The next method was for Weston to shove 5 crackers in his mouth at once and attempt to chew. He actually managed to get the first five down in about 30 seconds. When he went for the second five, though, they took twice as long to eat. Problem again: lack of spit.

By this point there were cracker crumbs all over the place, and the 10 or so people there are all munching on crackers. It sounded like we have an infestation of mice in our living room.

He realized that he needed to cheat a little to come even close to the 60 second mark by secreting some sort of lubricating agent in his cheek to make that second 5 go down smoother. First attempt was a pat of butter. It melted away before it could be called into use. Second was a hunk of Crisco with similar problems. It was determined that the lubricating agent could not be one that would melt at mouth temperatures.

So that led to the use of Astroglide.

Yes, sexual lubricant. My crazy friend squirted a dollop in the side of his mouth before attempting 10 saltine crackers in 60 seconds. He was awfully close to the time limit.

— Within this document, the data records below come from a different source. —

File: config.mk
export PLATFORM = sky130hd
export DESIGN_NAME = des
export DESIGN_NICKNAME = d
export VERILOG_FILES = /design/src/rtl/des.sv
export SDC_FILE = /design/constraint.sdc
export NUM_CORES = 1
export LEC_CHECK = 0
export ABC_AREA = 1
export CORE_ASPECT_RATIO = 0.6
export CORE_MARGIN = 10
export CORE_UTILIZATION = 17
export CTS_CLUSTER_SIZE = 10
export DETAILED_ROUTE_END_ITERATION = 7
export GPL_TIMING_DRIVEN = 0
export PLACE_DENSITY = 0.76
export SYNTH_ARGS = -nofsm -noshare
export SYNTH_HDL_FRONTEND = slang
export SYNTH_SLANG_ARGS = --single-unit
export TNS_END_PERCENT = 30
File: constraint.sdc
create_clock -name i_clk -period 0.8 [get_ports i_clk]
set_input_delay 0.12 -clock i_clk [delete_from_list [all_inputs] [get_ports i_clk]]
set_output_delay 0.12 -clock i_clk [all_outputs]
set_load 0.02 [all_outputs]
<file path="config.mk">
export PLATFORM = sky130hd
export DESIGN_NAME = post_spi_host
export DESIGN_NICKNAME = d
export VERILOG_FILES = /design/src/rtl/post_spi_host.sv
export SDC_FILE = /design/constraint.sdc
export NUM_CORES = 1
export LEC_CHECK = 0
export CAP_MARGIN = 20
export CORE_MARGIN = 2
export CORE_UTILIZATION = 49
export DETAILED_ROUTE_END_ITERATION = 8
export PLACE_DENSITY_LB_ADDON = 0.3
export SLEW_MARGIN = 15
export SYNTH_ARGS = -nofsm -noshare
export SYNTH_HDL_FRONTEND = slang
export SYNTH_SLANG_ARGS = --single-unit
</file>
<file path="constraint.sdc">
create_clock -name clk -period 1.6 [get_ports clk]
set_input_delay 0.24 -clock clk [delete_from_list [all_inputs] [get_ports clk]]
set_output_delay 0.24 -clock clk [all_outputs]
set_load 0.005 [all_outputs]
</file>
<file path="config.mk">
export PLATFORM = sky130hd
export DESIGN_NAME = axis_layer_sequencer
export DESIGN_NICKNAME = d
export VERILOG_FILES = /design/src/rtl/axis_layer_sequencer_pkg.sv /design/src/rtl/axis_layer_sequencer_counter.sv /design/src/rtl/axis_layer_sequencer.sv
export SDC_FILE = /design/constraint.sdc
export NUM_CORES = 1
export LEC_CHECK = 0
export ABC_AREA = 0
export BUFFER_PORTS_ARGS = -buffer_cell sky130_fd_sc_hd__buf_4
export CORE_AREA = 2 2 62 64
export DETAILED_ROUTE_END_ITERATION = 12
export DIE_AREA = 0 0 64 66
export PLACE_DENSITY_LB_ADDON = 0.08
export SYNTH_ARGS = -nofsm -noshare
export SYNTH_HDL_FRONTEND = slang
export SYNTH_HIERARCHICAL = 1
export SYNTH_SLANG_ARGS = --single-unit
</file>
<file path="constraint.sdc">
create_clock -name clk -period 2.9 [get_ports clk]
set_clock_uncertainty 0.2 [all_clocks]
set_input_delay 0.145 -clock clk [delete_from_list [all_inputs] [get_ports clk]]
set_output_delay 0.145 -clock clk [all_outputs]
set_load 0.02 [all_outputs]
</file>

Unfortunately, all his preparations were for naught. He foolishly failed to consider that Brooks, the guy that initially offered the bet, was one of the observers in our living room that morning. Suddenly, the possibility that Brooks might have to shell out $100 was much greater. As Brooks was one of those notoriously broke art grad students, he certainly didn't have $100. The bet was called off for lack of funds, but it certainly provided an entertaining Saturday morning chez Compound.